• _What to work on_
Return the lines from the start of the data through the line with "parameter DIV_K = 3;". Include both of those lines and no others.
————————
What follows belongs to an exercise in optimizing a design on an open flow for small area, a short achievable clock period and few clock cycles; a production flow would make more cautious choices.

==> run E: inputs <==
==> flow/design.v <==
module red_reduce (
    input  wire        clk,
    input  wire        rst,         
    input  wire        in_valid,
    output reg         in_ready,
    input  wire        in_first,    
    input  wire        in_last,     
    input  wire [7:0]  op,
    input  wire [23:0] p0,
    input  wire [23:0] p1,
    input  wire [23:0] a,
    input  wire        a_ok,
    input  wire [23:0] b,
    input  wire        b_ok,
    output reg         out_valid,
    output wire [23:0] r0,
    output wire [23:0] r1,
    output reg         r_ok,
    output reg         nsat,
    output reg         asat
);
    parameter DIV_K = 3;      
    parameter SQ_K  = 2;      
    localparam [2:0] K_SUM   = 3'd0;
    localparam [2:0] K_MEAN  = 3'd1;
    localparam [2:0] K_MIN   = 3'd2;
    localparam [2:0] K_MAX   = 3'd3;
    localparam [2:0] K_COUNT = 3'd4;
    localparam [2:0] K_RMS   = 3'd6;
    localparam [2:0] K_DOT   = 3'd7;
    localparam ND = 48 / DIV_K;    
    localparam NS = 24 / SQ_K;     
    wire take = in_valid && in_ready && !rst;
    reg  [2:0]  kind_v;           
    wire [2:0]  e_kind = in_first ? op[2:0] : kind_v;
    wire        e_dot  = (e_kind == K_DOT);
    wire        e_rms  = (e_kind == K_RMS);
    reg         v1, f1, l1, u1;
    reg  [2:0]  k1;
    reg  [4:0]  sh1;
    reg  [10:0] mv1;
    reg  [23:0] a1, b1;
    always @(posedge clk) begin
        v1 <= take;
        if (take && in_first) kind_v <= op[2:0];
        f1  <= in_first;
        l1  <= in_last;
        u1  <= a_ok && (b_ok || !e_dot);
        k1  <= e_kind;
        sh1 <= p0[4:0];
        mv1 <= (op[2:0] == K_SUM || op[2:0] == K_DOT) ? p1[10:0] : p0[10:0];
        a1  <= a;
        b1  <= e_rms ? a : b;
    end
    localparam [57:0] PB_NEG = 58'h3ff555556000000;    
    reg  [47:0] row [0:12];
    reg  [24:0] mag;
    reg  [25:0] pp;
    reg         bn, b_one, b_two, b_m1;
    integer     i;
    always @(*) begin
        for (i = 0; i < 13; i = i + 1) row[i] = 48'd0;
        for (i = 0; i < 12; i = i + 1) begin
            b_m1  = (i == 0) ? 1'b0 : b1[2*i-1];
            bn    = b1[2*i+1];
            b_one = b1[2*i] ^ b_m1;
            b_two = (b1[2*i+1] & ~b1[2*i] & ~b_m1) | (~b1[2*i+1] & b1[2*i] & b_m1);
            mag   = b_one ? {a1[23], a1} : b_two ? {a1, 1'b0} : 25'd0;
            pp    = bn ? ~{mag[24], mag} : {mag[24], mag};
            row[i] = row[i] | ({22'd0, ~pp[25], pp[24:0]} << (2*i));
            row[i+1] = row[i+1] | ({47'd0, bn} << (2*i));
        end
    end
    function automatic [95:0] csa(input [47:0] x, input [47:0] y, input [47:0] z);
        csa = {((x & y) | (x & z) | (y & z)) << 1, x ^ y ^ z};
    endfunction
    wire [95:0] l1a = csa(row[0], row[1], row[2]);
    wire [95:0] l1b = csa(row[3], row[4], row[5]);
    wire [95:0] l1c = csa(row[6], row[7], row[8]);
    wire [95:0] l1d = csa(row[9], row[10], row[11]);
    wire [95:0] l2a = csa(l1a[47:0], l1a[95:48], l1b[47:0]);
    wire [95:0] l2b = csa(l1b[95:48], l1c[47:0], l1c[95:48]);
    wire [95:0] l2c = csa(l1d[47:0], l1d[95:48], row[12]);
    wire [95:0] l3a = csa(l2a[47:0], l2a[95:48], l2b[47:0]);
    wire [95:0] l3b = csa(l2b[95:48], l2c[47:0], l2c[95:48]);
    wire [95:0] l4a = csa(l3a[47:0], l3a[95:48], l3b[47:0]);
    wire [95:0] l5a = csa(l4a[47:0], l4a[95:48], l3b[95:48]);
    reg         v2, f2, l2, u2;
    reg  [2:0]  k2;
    reg  [4:0]  sh2;
    reg  [10:0] mv2;
    reg  [47:0] ps, pc;           
    reg  [23:0] am;               
    always @(posedge clk) begin
        v2  <= v1 && !rst;
        f2  <= f1;
        l2  <= l1;
        u2  <= u1;
        k2  <= k1;
        sh2 <= sh1;
        mv2 <= mv1;
        ps  <= l5a[47:0];
        pc  <= l5a[95:48];
        am  <= a1;
    end
    reg  signed [57:0] acc;       
    reg  [10:0] cnt;              
    reg  [9:0]  idx;              
    reg  [2:0]  ka;
    reg  [4:0]  sha;
    reg  [10:0] mva;
    reg         full;             
    wire        a_mm     = (k2 == K_MIN) || (k2 == K_MAX);
    wire        a_mul    = (k2 == K_RMS) || (k2 == K_DOT);
    wire [10:0] cnt_base = f2 ? 11'd0 : cnt;
    wire [9:0]  idx_base = f2 ? 10'd0 : idx;
    wire [57:0] acc_base = f2 ? 58'd0 : acc;
    wire signed [23:0] pa   = am;
    wire signed [23:0] best = acc[23:0];
    wire        better = (k2 == K_MIN) ? (pa < best) : (pa > best);
    wire        add_mul = u2 && a_mul;
    wire        add_a   = u2 && !a_mul;
    wire [57:0] acc_sum = acc_base
                        + (add_mul ? {10'd0, ps} : add_a ? {{34{am[23]}}, am} : 58'd0)
                        + (add_mul ? {10'd0, pc} : 58'd0)
                        + (add_mul ? PB_NEG : 58'd0);
    always @(posedge clk) begin
        if (v2) begin
            idx <= idx_base + 10'd1;
            cnt <= cnt_base + {10'd0, u2};
            if (f2) begin
                ka  <= k2;
                sha <= sh2;
                mva <= mv2;
            end
            if (a_mm) begin
                if (u2 && (cnt_base == 11'd0 || better))
                    acc <= {24'd0, idx_base, pa};
            end else begin
                acc <= acc_sum;
            end
        end
    end
    localparam [2:0] P_IDLE = 3'd0;
    localparam [2:0] P_SHR  = 3'd1;    
    localparam [2:0] P_DIV  = 3'd2;
    localparam [2:0] P_RND  = 3'd3;    
    localparam [2:0] P_SQRT = 3'd4;
    localparam [2:0] P_ROOT = 3'd5;
    localparam [2:0] P_NRW  = 3'd6;    
    localparam [2:0] P_OUT  = 3'd7;
    reg  [2:0]  ph;
    reg  [2:0]  fk;               
    reg  [47:0] W;                
    reg  [25:0] X;                
    reg  [23:0] Y;                
    reg  [5:0]  fi;               
    reg         neg;              
    reg  [6:0]  frem;             
    reg  [1:0]  pend;             
    assign r0 = W[23:0];
    assign r1 = {14'd0, W[33:24]};
    wire cap = full && (frem <= 7'd1);
    wire        minv_met = cnt >= ((mva == 11'd0) ? 11'd1 : mva);
    wire        acc_ovf  = !((&acc[57:47]) || !(|acc[57:47]));
    wire [47:0] acc_sat  = acc_ovf ? (acc[57] ? 48'h8000_0000_0000 : 48'h7FFF_FFFF_FFFF) : acc[47:0];
    wire [33:0] acc_abs  = acc[57] ? (34'd0 - acc[33:0]) : acc[33:0];
    wire [4:0]  nshift   = {2'd0, sha[4:2]} + {3'd0, sha[1:0]};    
    reg  [6:0]  F_cyc;
    always @(*) begin
        F_cyc = 7'd1;
        if (minv_met || ka == K_COUNT)
            case (ka)
                K_SUM, K_DOT: F_cyc = {2'd0, nshift} + 7'd2;
                K_MEAN:       F_cyc = ND / 2 + 2;
                K_RMS:        F_cyc = ND + NS + 3;
                default:      F_cyc = 7'd1;
            endcase
    end
    reg  [9:0]  dv_r;
    reg  [47:0] dv_w;
    reg  [10:0] dv_t;
    reg  [11:0] dv_d;
    integer     j;
    always @(*) begin
        dv_r = X[9:0];
        dv_w = W;
        for (j = 0; j < DIV_K; j = j + 1) begin
            dv_t = {dv_r, dv_w[47]};
            dv_d = {1'b0, dv_t} - {1'b0, Y[10:0]};
            dv_w = {dv_w[46:0], !dv_d[11]};
            dv_r = dv_d[11] ? dv_t[9:0] : dv_d[9:0];
        end
    end
    wire [11:0] rnd_d  = {1'b0, X[9:0], 1'b0} - {1'b0, Y[10:0]} - {11'd0, !W[0]};
    wire        div_up = !rnd_d[11];
    reg  [25:0] sq_r;
    reg  [47:0] sq_w;
    reg  [23:0] sq_y;
    reg  [27:0] sq_t;
    reg  [28:0] sq_d;
    always @(*) begin
        sq_r = X;
        sq_w = W;
        sq_y = Y;
        for (j = 0; j < SQ_K; j = j + 1) begin
            sq_t = {sq_r, sq_w[47:46]};
            sq_d = {1'b0, sq_t} - {3'd0, sq_y, 2'b01};
            sq_w = {sq_w[45:0], 2'b00};
            sq_y = {sq_y[22:0], !sq_d[28]};
            sq_r = sq_d[28] ? sq_t[25:0] : sq_d[25:0];
        end
    end
    wire [26:0] rt_d  = {1'b0, X} - {3'd0, Y} - {26'd0, !neg};
    wire        rt_up = !rt_d[26];
    wire        sh4    = X[4:2] != 3'd0;
    wire [47:0] shr_w  = sh4 ? {{4{W[47]}}, W[47:4]} : {W[47], W[47:1]};
    wire        shr_g  = sh4 ? W[3] : W[0];
    wire        shr_s  = X[6] | X[5] | (sh4 ? (|W[2:0]) : 1'b0);
    wire [4:0]  shr_c  = X[4:0] - (sh4 ? 5'd4 : 5'd1);
    wire        n_rnd  = X[5] && (X[6] || W[0]);
    wire        q_in   = (&W[47:23]) || !(|W[47:23]);
    wire        n_hi   = !W[47] && (!q_in || (n_rnd && (&W[22:0])));
    wire        n_lo   = W[47] && !q_in && !(n_rnd && (&W[47:24]) && !W[23] && (&W[22:0]));
    reg  [23:0] inc_a;
    reg         inc_b;
    always @(*) begin
        case (ph)
            P_RND:   begin
                inc_a = neg ? ~W[23:0] : W[23:0];
                inc_b = neg ? !div_up : div_up;
            end
            P_ROOT:  begin inc_a = Y;        inc_b = rt_up; end
            default: begin inc_a = W[23:0];  inc_b = n_rnd; end
        endcase
    end
    wire [24:0] inc = {1'b0, inc_a} + {24'd0, inc_b};
    wire [1:0] pend_n = pend + {1'b0, take && in_last} - {1'b0, cap};
    reg  [6:0] frem_n;
    always @(*) begin
        if (cap)              frem_n = F_cyc;
        else if (frem != 0)   frem_n = frem - 7'd1;
        else                  frem_n = 7'd0;
    end
    always @(posedge clk) begin
        if (rst) begin
            full      <= 1'b0;
            pend      <= 2'd0;
            frem      <= 7'd0;
            ph        <= P_IDLE;
            out_valid <= 1'b0;
            in_ready  <= 1'b1;
        end else begin
            pend      <= pend_n;
            frem      <= frem_n;
            in_ready  <= !((pend_n >= 2'd2) || (pend_n == 2'd1 && frem_n > 7'd3));
            out_valid <= (frem_n == 7'd1);
            if (v2 && l2)
                full <= 1'b1;
            else if (cap)
                full <= 1'b0;
            if (cap)
                ph <= (ka == K_COUNT || !minv_met) ? P_OUT :
                      (ka == K_SUM || ka == K_DOT) ? ((sha == 5'd0) ? P_NRW : P_SHR) :
                      (ka == K_MEAN || ka == K_RMS) ? P_DIV : P_OUT;
            else
                case (ph)
                    P_SHR:  if (shr_c == 5'd0) ph <= P_NRW;
                    P_DIV:  if (fi == 6'd0) ph <= P_RND;
                    P_RND:  ph <= (fk == K_MEAN) ? P_OUT : P_SQRT;
                    P_SQRT: if (fi == 6'd0) ph <= P_ROOT;
                    P_NRW, P_ROOT: ph <= P_OUT;
                    default: ;
                endcase
        end
    end
    always @(posedge clk) begin
        if (cap) begin
            fk    <= ka;
            r_ok  <= 1'b0;
            nsat  <= 1'b0;
            asat  <= 1'b0;
            W     <= 48'd0;
            if (ka == K_COUNT) begin
                W    <= {37'd0, cnt};
                r_ok <= 1'b1;
            end else if (minv_met) begin
                case (ka)
                    K_MIN, K_MAX: begin
                        W    <= {14'd0, acc[33:0]};
                        r_ok <= 1'b1;
                    end
                    K_SUM, K_DOT: begin
                        W    <= acc_sat;
                        asat <= acc_ovf;
                        X    <= {19'd0, 2'b00, sha};
                    end
                    K_MEAN: begin
                        neg  <= acc[57];
                        W    <= {acc_abs[23:0], 24'd0};
                        X    <= {16'd0, acc_abs[33:24]};
                        Y    <= {13'd0, cnt};
                        fi   <= ND / 2 - 1;
                    end
                    default: begin    
                        W    <= acc[47:0];
                        X    <= {16'd0, acc[57:48]};
                        Y    <= {13'd0, cnt};
                        fi   <= ND - 1;
                    end
                endcase
            end
        end else begin
            case (ph)
                P_SHR: begin
                    W <= shr_w;
                    X <= {19'd0, shr_s, shr_g, shr_c};
                end
                P_NRW: begin
                    r_ok <= 1'b1;
                    nsat <= n_hi || n_lo;
                    W    <= {24'd0, n_hi ? 24'h7FFFFF : n_lo ? 24'h800000 : inc[23:0]};
                end
                P_DIV: begin
                    W  <= dv_w;
                    X  <= {16'd0, dv_r};
                    fi <= fi - 6'd1;
                end
                P_RND: begin
                    if (fk == K_MEAN) begin
                        r_ok <= 1'b1;
                        W    <= {24'd0, inc[23:0]};
                    end else begin
                        neg <= div_up;
                        X   <= 26'd0;
                        Y   <= 24'd0;
                        fi  <= NS - 1;
                    end
                end
                P_SQRT: begin
                    W  <= sq_w;
                    X  <= sq_r;
                    Y  <= sq_y;
                    fi <= fi - 6'd1;
                end
                P_ROOT: begin
                    r_ok <= 1'b1;
                    if (inc[24] || inc[23]) begin
                        W    <= {24'd0, 24'h7FFFFF};
                        nsat <= 1'b1;
                    end else begin
                        W    <= {24'd0, inc[23:0]};
                    end
                end
                default: ;
            endcase
        end
    end
    always @(posedge clk)
        if (!rst && v2 && f2 && full && !cap)
            $display("ERROR: accumulator overwritten before finishing took it");
endmodule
————————
• _Answer section_
What follows belongs to an exercise in optimizing a design on an open flow for small area, a short achievable clock period and few clock cycles; a production flow would make more cautious choices.

==> run E: inputs <==
==> flow/design.v <==
module red_reduce (
    input  wire        clk,
    input  wire        rst,         
    input  wire        in_valid,
    output reg         in_ready,
    input  wire        in_first,    
    input  wire        in_last,     
    input  wire [7:0]  op,
    input  wire [23:0] p0,
    input  wire [23:0] p1,
    input  wire [23:0] a,
    input  wire        a_ok,
    input  wire [23:0] b,
    input  wire        b_ok,
    output reg         out_valid,
    output wire [23:0] r0,
    output wire [23:0] r1,
    output reg         r_ok,
    output reg         nsat,
    output reg         asat
);
    parameter DIV_K = 3;      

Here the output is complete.